Trinta milhões de insumos tiveram seus impostos de importação zerados pelo presidente Lula . Os dispositivos plásticos e as agulhas utilizadas na fabricação do Ozivy, medicamento divulgado pela EMS como a primeira caneta emagrecedora “100% brasileira”, vêm da China e entram no país livres de taxas alfandegárias.
Os diretores da maior farmacêutica do país conseguiram o primeiro benefício fiscal em agosto de 2025. Após garantir o alívio tributário na alfândega, o laboratório nacional obteve autorização da Anvisa (Agência Nacional de Vigilância Sanitária) para comercializar os medicamentos Lirux e Olire. A Câmara de Comércio Exterior (Camex) reduziu a alíquota-padrão de 14,4% incidente sobre o lote inicial de 10 milhões de aplicadores descartáveis pelo período de 12 meses.
Em novembro de 2025, a farmacêutica voltou a procurar o Ministério da Fazenda para ampliar o benefício fiscal. A EMS solicitou isenção tributária para uma compra internacional de aplicadores avaliada em R$ 58,2 milhões, com o objetivo de viabilizar o lançamento do Ozivy. O Comitê Executivo de Gestão da Camex não aprovou o volume total solicitado, mas concedeu imposto de importação zero para 30 milhões de unidades.
Relatórios técnicos revelam que fornecedores asiáticos dominam o mercado brasileiro de seringas especiais. A China lidera as vendas, com 35,6% dos lotes enviados aos compradores nacionais, seguida pela Índia (24,2%) e por Taiwan (13,5%). Os Estados Unidos e a Turquia dividem o restante do fornecimento. A direção da Camex preferiu não se manifestar e não respondeu aos questionamentos sobre a renúncia fiscal.

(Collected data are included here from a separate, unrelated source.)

**src/hdl/ipv6nd_pkg.sv**
```systemverilog
// ----------------------------------------------------------------------------
// ipv6nd_pkg
// Shared types and constants of the IPv6 frame classifier and ND responder.
// ----------------------------------------------------------------------------
package ipv6nd_pkg;

    localparam int OUT_BYTES  = 8;
    localparam int HEAD_DEPTH = 78;
    localparam int HEAD_AW    = 7;
    localparam int IDX_W      = 13;
    localparam int CMDQ_DEPTH = 4;
    localparam int CMDQ_AW    = 2;

    localparam logic [IDX_W-1:0] IDX_MAX = 13'd8191;
    localparam logic [47:0] ROUTER_MAC_RST = 48'h000123456789;

    localparam logic [7:0] ETH_TYPE_HI = 8'h86;
    localparam logic [7:0] ETH_TYPE_LO = 8'hdd;
    localparam logic [7:0] NH_ICMP6    = 8'd58;
    localparam logic [7:0] HOP_ND      = 8'd255;
    localparam logic [7:0] ICMP_RS     = 8'd133;
    localparam logic [7:0] ICMP_NS     = 8'd135;
    localparam logic [7:0] ICMP_NA     = 8'd136;
    localparam logic [7:0] OPT_TLLA    = 8'd2;

    localparam logic [1:0] DEST_TUNNEL = 2'd0;
    localparam logic [1:0] DEST_REPLY  = 2'd1;
    localparam logic [1:0] DEST_RUNT   = 2'd2;

    // Commands from the classifier to the packer.
    localparam logic [2:0] OP_NONE  = 3'd0;
    localparam logic [2:0] OP_PUT   = 3'd1;
    localparam logic [2:0] OP_FLUSH = 3'd2;
    localparam logic [2:0] OP_REPLY = 3'd3;
    localparam logic [2:0] OP_RUNT  = 3'd4;

    typedef struct packed {
        logic [7:0] frame_byte;
        logic       frame_end;
    } t_in_item;

    typedef struct packed {
        logic [1:0]  dest;
        logic [63:0] out_data;
        logic [3:0]  byte_count;
        logic        last;
    } t_out_item;

    typedef struct packed {
        logic [2:0]         op;
        logic [7:0]         data;
        logic [HEAD_AW-1:0] upto;
        logic               fin;
    } t_cmd;

    typedef struct packed {
        logic               we;
        logic [HEAD_AW-1:0] addr;
        logic [7:0]         data;
    } t_head_wr;

endpackage

```
**src/hdl/ipv6nd_front.sv**
```systemverilog
// ----------------------------------------------------------------------------
// ipv6nd_front
// Accepts frame bytes, tracks the frame position and class, and issues one
// packer command per byte where one is needed.
// ----------------------------------------------------------------------------
module ipv6nd_front (
    input  logic                 i_clk,
    input  logic                 i_rst_n,
    input  ipv6nd_pkg::t_in_item i_in,
    input  logic                 push,
    output logic                 full,
    input  logic                 i_q_full,
    input  logic                 i_head_done,
    output logic                 o_cmd_push,
    output ipv6nd_pkg::t_cmd     o_cmd,
    output ipv6nd_pkg::t_head_wr o_head_wr
);
    import ipv6nd_pkg::*;

    localparam logic [1:0] CL_UND  = 2'd0;
    localparam logic [1:0] CL_PEND = 2'd1;
    localparam logic [1:0] CL_TUN  = 2'd2;
    localparam logic [1:0] CL_DROP = 2'd3;

    logic [IDX_W-1:0] r_idx, n_idx;
    logic [1:0]       r_class, n_class;
    logic [7:0]       r_b12, r_b20;
    logic             r_hop, r_zero, r_lock;
    logic             acc;
    logic [7:0]       b;
    t_cmd             cmd;

    assign b    = i_in.frame_byte;
    assign full = i_q_full || r_lock;
    assign acc  = push && !full;

    always_comb begin
        n_class  = r_class;
        cmd      = '0;
        cmd.op   = OP_NONE;
        cmd.data = b;
        if (r_class == CL_TUN) begin
            cmd.op = OP_PUT;
        end else if (r_class == CL_UND) begin
            if (r_idx == 13'd13) begin
                if (r_b12 != ETH_TYPE_HI || b != ETH_TYPE_LO) begin
                    n_class = CL_DROP;
                end
            end else if (r_idx == 13'd54) begin
                if (r_hop && b == ICMP_RS) begin
                    n_class = CL_DROP;
                end else if (r_hop && b == ICMP_NS) begin
                    n_class = r_zero ? CL_DROP : CL_PEND;
                end else begin
                    n_class  = CL_TUN;
                    cmd.op   = OP_FLUSH;
                    cmd.upto = r_idx[HEAD_AW-1:0];
                end
            end
        end else if (r_class == CL_PEND && r_idx == 13'(HEAD_DEPTH - 1)) begin
            cmd.op  = OP_REPLY;
            n_class = CL_DROP;
        end
        if (i_in.frame_end) begin
            if (r_idx < 13'd13) begin
                cmd.op = OP_RUNT;
            end else if (n_class == CL_UND || n_class == CL_PEND) begin
                // Undecided or unanswered frames go to the tunnel whole.
                cmd.op   = OP_FLUSH;
                cmd.upto = r_idx[HEAD_AW-1:0];
                cmd.fin  = 1'b1;
            end else if (n_class == CL_TUN) begin
                cmd.fin = 1'b1;
            end
        end
        if (i_in.frame_end) begin
            n_idx   = '0;
            n_class = CL_UND;
        end else if (r_idx < IDX_MAX) begin
            n_idx = r_idx + 13'd1;
        end else begin
            n_idx = r_idx;
        end
    end

    assign o_cmd      = cmd;
    assign o_cmd_push = acc && cmd.op != OP_NONE;

    assign o_head_wr.we   = acc && r_idx < 13'(HEAD_DEPTH);
    assign o_head_wr.addr = r_idx[HEAD_AW-1:0];
    assign o_head_wr.data = b;

    always_ff @(posedge i_clk) begin
        if (!i_rst_n) begin
            r_idx   <= '0;
            r_class <= CL_UND;
            r_lock  <= 1'b0;
        end else begin
            if (acc) begin
                r_idx   <= n_idx;
                r_class <= n_class;
            end
            // The packer reads the head store for flushes and replies.
            if (o_cmd_push && (cmd.op == OP_FLUSH || cmd.op == OP_REPLY)) begin
                r_lock <= 1'b1;
            end else if (i_head_done) begin
                r_lock <= 1'b0;
            end
        end
    end

    always_ff @(posedge i_clk) begin
        if (acc) begin
            if (r_idx == 13'd12) r_b12 <= b;
            if (r_idx == 13'd20) r_b20 <= b;
            if (r_idx == 13'd21) r_hop <= (r_b20 == NH_ICMP6) && (b == HOP_ND);
            if (r_idx == 13'd22) r_zero <= (b == 8'd0);
            else if (r_idx > 13'd22 && r_idx < 13'd38) r_zero <= r_zero && (b == 8'd0);
        end
    end

endmodule

```
**src/hdl/ipv6nd_cmdq.sv**
```systemverilog
// ----------------------------------------------------------------------------
// ipv6nd_cmdq
// Short command queue between the classifier and the packer.
// ----------------------------------------------------------------------------
module ipv6nd_cmdq (
    input  logic             i_clk,
    input  logic             i_rst_n,
    input  logic             i_push,
    input  ipv6nd_pkg::t_cmd i_cmd,
    output logic             o_full,
    input  logic             i_pop,
    output logic             o_empty,
    output ipv6nd_pkg::t_cmd o_cmd
);
    import ipv6nd_pkg::*;

    t_cmd               r_mem [CMDQ_DEPTH];
    logic [CMDQ_AW-1:0] r_wp, r_rp;
    logic [CMDQ_AW:0]   r_cnt;
    logic               wr, rd;

    assign o_full  = r_cnt == (CMDQ_AW+1)'(CMDQ_DEPTH);
    assign o_empty = r_cnt == '0;
    assign wr      = i_push && !o_full;
    assign rd      = i_pop && !o_empty;
    assign o_cmd   = r_mem[r_rp];

    always_ff @(posedge i_clk) begin
        if (!i_rst_n) begin
            r_wp  <= '0;
            r_rp  <= '0;
            r_cnt <= '0;
        end else begin
            if (wr) r_wp <= r_wp + 1'b1;
            if (rd) r_rp <= r_rp + 1'b1;
            if (wr && !rd) r_cnt <= r_cnt + 1'b1;
            else if (rd && !wr) r_cnt <= r_cnt - 1'b1;
        end
    end

    always_ff @(posedge i_clk) begin
        if (wr) r_mem[r_wp] <= i_cmd;
    end

endmodule

```
**src/hdl/ipv6nd_back.sv**
```systemverilog
// ----------------------------------------------------------------------------
// ipv6nd_back
// Carries out packer commands: packs bytes into result words, flushes the
// stored header, and builds the neighbor advertisement with its checksum.
// ----------------------------------------------------------------------------
module ipv6nd_back (
    input  logic                  i_clk,
    input  logic                  i_rst_n,
    input  logic                  i_cfg_valid,
    input  logic [47:0]           i_cfg_data,
    input  ipv6nd_pkg::t_head_wr  i_head_wr,
    input  logic                  i_q_empty,
    input  ipv6nd_pkg::t_cmd      i_cmd,
    output logic                  o_q_pop,
    output logic                  o_head_done,
    output logic                  empty,
    input  logic                  pop,
    output ipv6nd_pkg::t_out_item o_out
);
    import ipv6nd_pkg::*;

    localparam logic [3:0] S_IDLE   = 4'd0;
    localparam logic [3:0] S_PUT    = 4'd1;
    localparam logic [3:0] S_FL_RD  = 4'd2;
    localparam logic [3:0] S_FL_WR  = 4'd3;
    localparam logic [3:0] S_FIN    = 4'd4;
    localparam logic [3:0] S_RUNT   = 4'd5;
    localparam logic [3:0] S_SUM_RD = 4'd6;
    localparam logic [3:0] S_SUM_AC = 4'd7;
    localparam logic [3:0] S_RP_RD  = 4'd8;
    localparam logic [3:0] S_RP_WR  = 4'd9;

    typedef struct packed {
        logic               is_mem;
        logic               is_csum;
        logic [HEAD_AW-1:0] addr;
        logic [7:0]         cval;
    } t_rsrc;

    function automatic logic [7:0] mac_byte(input logic [47:0] mac, input logic [2:0] j);
        logic [7:0] v;
        case (j)
            3'd0:    v = mac[47:40];
            3'd1:    v = mac[39:32];
            3'd2:    v = mac[31:24];
            3'd3:    v = mac[23:16];
            3'd4:    v = mac[15:8];
            default: v = mac[7:0];
        endcase
        return v;
    endfunction

    // Where byte k of the advertisement comes from.
    function automatic t_rsrc reply_src(input logic [6:0] k, input logic [47:0] mac);
        t_rsrc s;
        s = '0;
        if (k < 7'd6) begin
            s.is_mem = 1'b1; s.addr = 7'(k + 7'd6);
        end else if (k < 7'd12) begin
            s.cval = mac_byte(mac, 3'(k - 7'd6));
        end else if (k < 7'd18) begin
            s.is_mem = 1'b1; s.addr = k;
        end else if (k == 7'd18) begin
            s.cval = 8'd0;
        end else if (k == 7'd19) begin
            s.cval = 8'd32;
        end else if (k < 7'd22) begin
            s.is_mem = 1'b1; s.addr = k;
        end else if (k < 7'd38) begin
            s.is_mem = 1'b1; s.addr = 7'(k + 7'd40);
        end else if (k < 7'd54) begin
            s.is_mem = 1'b1; s.addr = 7'(k - 7'd16);
        end else if (k == 7'd54) begin
            s.cval = ICMP_NA;
        end else if (k == 7'd55) begin
            s.cval = 8'd0;
        end else if (k < 7'd58) begin
            s.is_csum = 1'b1;
        end else if (k < 7'd78) begin
            s.is_mem = 1'b1; s.addr = k;
        end else if (k == 7'd78) begin
            s.cval = OPT_TLLA;
        end else if (k == 7'd79) begin
            s.cval = 8'd1;
        end else begin
            s.cval = mac_byte(mac, 3'(k - 7'd80));
        end
        return s;
    endfunction

    logic [7:0]         r_mem [HEAD_DEPTH];
    logic [7:0]         r_rdata;
    logic [47:0]        r_mac;
    logic [3:0]         r_st, n_st;
    t_cmd               r_cmd;
    logic [1:0]         r_dest;
    logic [HEAD_AW-1:0] r_i;
    logic [6:0]         r_k;
    logic [23:0]        r_acc;
    logic [63:0]        r_word;
    logic [3:0]         r_cnt;
    logic               r_out_valid;
    t_out_item          r_out;

    t_rsrc              src;
    logic [HEAD_AW-1:0] rd_addr;
    logic [23:0]        f1, f2;
    logic [15:0]        csum;
    logic [7:0]         rbyte;
    logic               can_emit, put_ok, do_put, do_fin, do_runt;
    logic [7:0]         put_b;

    assign src      = reply_src(r_k, r_mac);
    assign rd_addr  = (r_st == S_FL_RD || r_st == S_FL_WR) ? r_i : src.addr;
    assign f1       = {8'd0, r_acc[15:0]} + {16'd0, r_acc[23:16]};
    assign f2       = {8'd0, f1[15:0]} + {16'd0, f1[23:16]};
    assign csum     = ~f2[15:0];
    assign can_emit = !r_out_valid || pop;
    assign put_ok   = (r_cnt != 4'(OUT_BYTES)) || can_emit;
    assign empty    = !r_out_valid;
    assign o_out    = r_out;

    always_comb begin
        if (src.is_mem)       rbyte = r_rdata;
        else if (src.is_csum) rbyte = (r_k[0] == 1'b0) ? csum[15:8] : csum[7:0];
        else                  rbyte = src.cval;
    end

    always_comb begin
        n_st        = r_st;
        o_q_pop     = 1'b0;
        o_head_done = 1'b0;
        do_put      = 1'b0;
        do_fin      = 1'b0;
        do_runt     = 1'b0;
        put_b       = r_cmd.data;
        unique case (r_st)
            S_IDLE: begin
                if (!i_q_empty) begin
                    o_q_pop = 1'b1;
                    case (i_cmd.op)
                        OP_PUT:   n_st = S_PUT;
                        OP_FLUSH: n_st = (i_cmd.upto < 7'd14) ? S_FIN : S_FL_RD;
                        OP_REPLY: n_st = S_SUM_RD;
                        OP_RUNT:  n_st = S_RUNT;
                        default:  n_st = S_IDLE;
                    endcase
                end
            end
            S_PUT: begin
                if (put_ok) begin
                    do_put = 1'b1;
                    n_st   = r_cmd.fin ? S_FIN : S_IDLE;
                end
            end
            S_FL_RD: n_st = S_FL_WR;
            S_FL_WR: begin
                put_b = r_rdata;
                if (put_ok) begin
                    do_put = 1'b1;
                    if (r_i == r_cmd.upto) begin
                        if (r_cmd.fin) begin
                            n_st = S_FIN;
                        end else begin
                            n_st        = S_IDLE;
                            o_head_done = 1'b1;
                        end
                    end else begin
                        n_st = S_FL_RD;
                    end
                end
            end
            S_FIN: begin
                if (can_emit) begin
                    do_fin      = 1'b1;
                    n_st        = S_IDLE;
                    o_head_done = (r_cmd.op == OP_FLUSH) || (r_cmd.op == OP_REPLY);
                end
            end
            S_RUNT: begin
                if (can_emit) begin
                    do_runt = 1'b1;
                    n_st    = S_IDLE;
                end
            end
            S_SUM_RD: n_st = S_SUM_AC;
            S_SUM_AC: n_st = (r_k == 7'd85) ? S_RP_RD : S_SUM_RD;
            S_RP_RD:  n_st = S_RP_WR;
            S_RP_WR: begin
                put_b = rbyte;
                if (put_ok) begin
                    do_put = 1'b1;
                    n_st   = (r_k == 7'd85) ? S_FIN : S_RP_RD;
                end
            end
            default: n_st = S_IDLE;
        endcase
    end

    always_ff @(posedge i_clk) begin
        if (!i_rst_n) begin
            r_st        <= S_IDLE;
            r_mac       <= ROUTER_MAC_RST;
            r_word      <= '0;
            r_cnt       <= '0;
            r_out_valid <= 1'b0;
        end else begin
            r_st <= n_st;
            if (i_cfg_valid) r_mac <= i_cfg_data;

            if (do_fin || do_runt || (do_put && r_cnt == 4'(OUT_BYTES))) begin
                r_out_valid <= 1'b1;
            end else if (pop) begin
                r_out_valid <= 1'b0;
            end

            if (do_put) begin
                if (r_cnt == 4'(OUT_BYTES)) begin
                    r_word <= {56'd0, put_b};
                    r_cnt  <= 4'd1;
                end else begin
                    r_word <= r_word | ({56'd0, put_b} << {r_cnt, 3'b000});
                    r_cnt  <= r_cnt + 4'd1;
                end
            end else if (do_fin) begin
                r_word <= '0;
                r_cnt  <= '0;
            end
        end
    end

    always_ff @(posedge i_clk) begin
        if (i_head_wr.we) r_mem[i_head_wr.addr] <= i_head_wr.data;
        r_rdata <= r_mem[rd_addr];

        if (do_runt) begin
            r_out.dest       <= DEST_RUNT;
            r_out.out_data   <= '0;
            r_out.byte_count <= '0;
            r_out.last       <= 1'b1;
        end else if (do_fin || (do_put && r_cnt == 4'(OUT_BYTES))) begin
            r_out.dest       <= r_dest;
            r_out.out_data   <= r_word;
            r_out.byte_count <= r_cnt;
            r_out.last       <= do_fin;
        end

        if (r_st == S_IDLE && o_q_pop) begin
            r_cmd  <= i_cmd;
            r_dest <= (i_cmd.op == OP_REPLY) ? DEST_REPLY : DEST_TUNNEL;
            r_i    <= 7'd14;
            r_k    <= 7'd20;
            r_acc  <= 24'd32;
        end
        if (r_st == S_FL_WR && do_put) r_i <= r_i + 7'd1;
        if (r_st == S_SUM_AC) begin
            // Pseudo-header adds only byte 20; byte 21 is skipped.
            if (r_k == 7'd20)           r_acc <= r_acc + {16'd0, rbyte};
            else if (r_k == 7'd21)      r_acc <= r_acc;
            else if (src.is_csum)       r_acc <= r_acc;
            else if (r_k[0] == 1'b0)    r_acc <= r_acc + {8'd0, rbyte, 8'd0};
            else                        r_acc <= r_acc + {16'd0, rbyte};
            r_k <= (r_k == 7'd85) ? 7'd0 : r_k + 7'd1;
        end
        if (r_st == S_RP_WR && do_put) r_k <= r_k + 7'd1;
    end

endmodule

```
**src/hdl/ipv6_frame_classify_nd_responder_top.sv**
```systemverilog
// ----------------------------------------------------------------------------
// ipv6_frame_classify_nd_responder_top
// Classifies Ethernet frame bytes, forwards IPv6 payloads to the tunnel and
// answers neighbor solicitations with a neighbor advertisement.
// ----------------------------------------------------------------------------
// Channel   Direction  Handshake          Payload
// input     in         push / full        i_in  (frame_byte, frame_end)
// result    out        empty / pop        o_out (dest, out_data, byte_count, last)
// config    in         i_cfg_valid/ready  i_cfg_data (router_mac)
//
// Frame bytes are taken one per cycle until the four-entry command queue
// fills or a flush or reply locks the head store; the packer takes each
// tunnel byte through its idle and put states, so a long tunnel frame
// settles at the packer's pace. Flushing the stored header reads and then
// writes out each byte, and a reply makes a checksum pass and an output
// pass over the head store, during which full stays high.
// Reset is synchronous and needs no clearing pass. Either side may stall.
// ----------------------------------------------------------------------------
module ipv6_frame_classify_nd_responder_top (
    input  logic                  i_clk,
    input  logic                  i_rst_n,
    input  ipv6nd_pkg::t_in_item  i_in,
    input  logic                  push,
    output logic                  full,
    output ipv6nd_pkg::t_out_item o_out,
    output logic                  empty,
    input  logic                  pop,
    input  logic                  i_cfg_valid,
    output logic                  o_cfg_ready,
    input  logic [47:0]           i_cfg_data
);
    import ipv6nd_pkg::*;

    t_cmd     cmd_in, cmd_out;
    t_head_wr head_wr;
    logic     cmd_push, q_full, q_empty, q_pop, head_done;

    assign o_cfg_ready = 1'b1;

    ipv6nd_front u_front (
        .i_clk       (i_clk),
        .i_rst_n     (i_rst_n),
        .i_in        (i_in),
        .push        (push),
        .full        (full),
        .i_q_full    (q_full),
        .i_head_done (head_done),
        .o_cmd_push  (cmd_push),
        .o_cmd       (cmd_in),
        .o_head_wr   (head_wr)
    );

    ipv6nd_cmdq u_cmdq (
        .i_clk   (i_clk),
        .i_rst_n (i_rst_n),
        .i_push  (cmd_push),
        .i_cmd   (cmd_in),
        .o_full  (q_full),
        .i_pop   (q_pop),
        .o_empty (q_empty),
        .o_cmd   (cmd_out)
    );

    ipv6nd_back u_back (
        .i_clk       (i_clk),
        .i_rst_n     (i_rst_n),
        .i_cfg_valid (i_cfg_valid),
        .i_cfg_data  (i_cfg_data),
        .i_head_wr   (head_wr),
        .i_q_empty   (q_empty),
        .i_cmd       (cmd_out),
        .o_q_pop     (q_pop),
        .o_head_done (head_done),
        .empty       (empty),
        .pop         (pop),
        .o_out       (o_out)
    );

endmodule

```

Em nota, a EMS defendeu a nacionalidade do medicamento e rebateu as críticas. A empresa afirmou que o produto tem DNA “100% brasileiro” e destacou que o Brasil ainda carece de indústrias capazes de produzir componentes plásticos de alta precisão. A farmacêutica acrescentou que possui uma fábrica própria na Sérvia para complementar o fornecimento.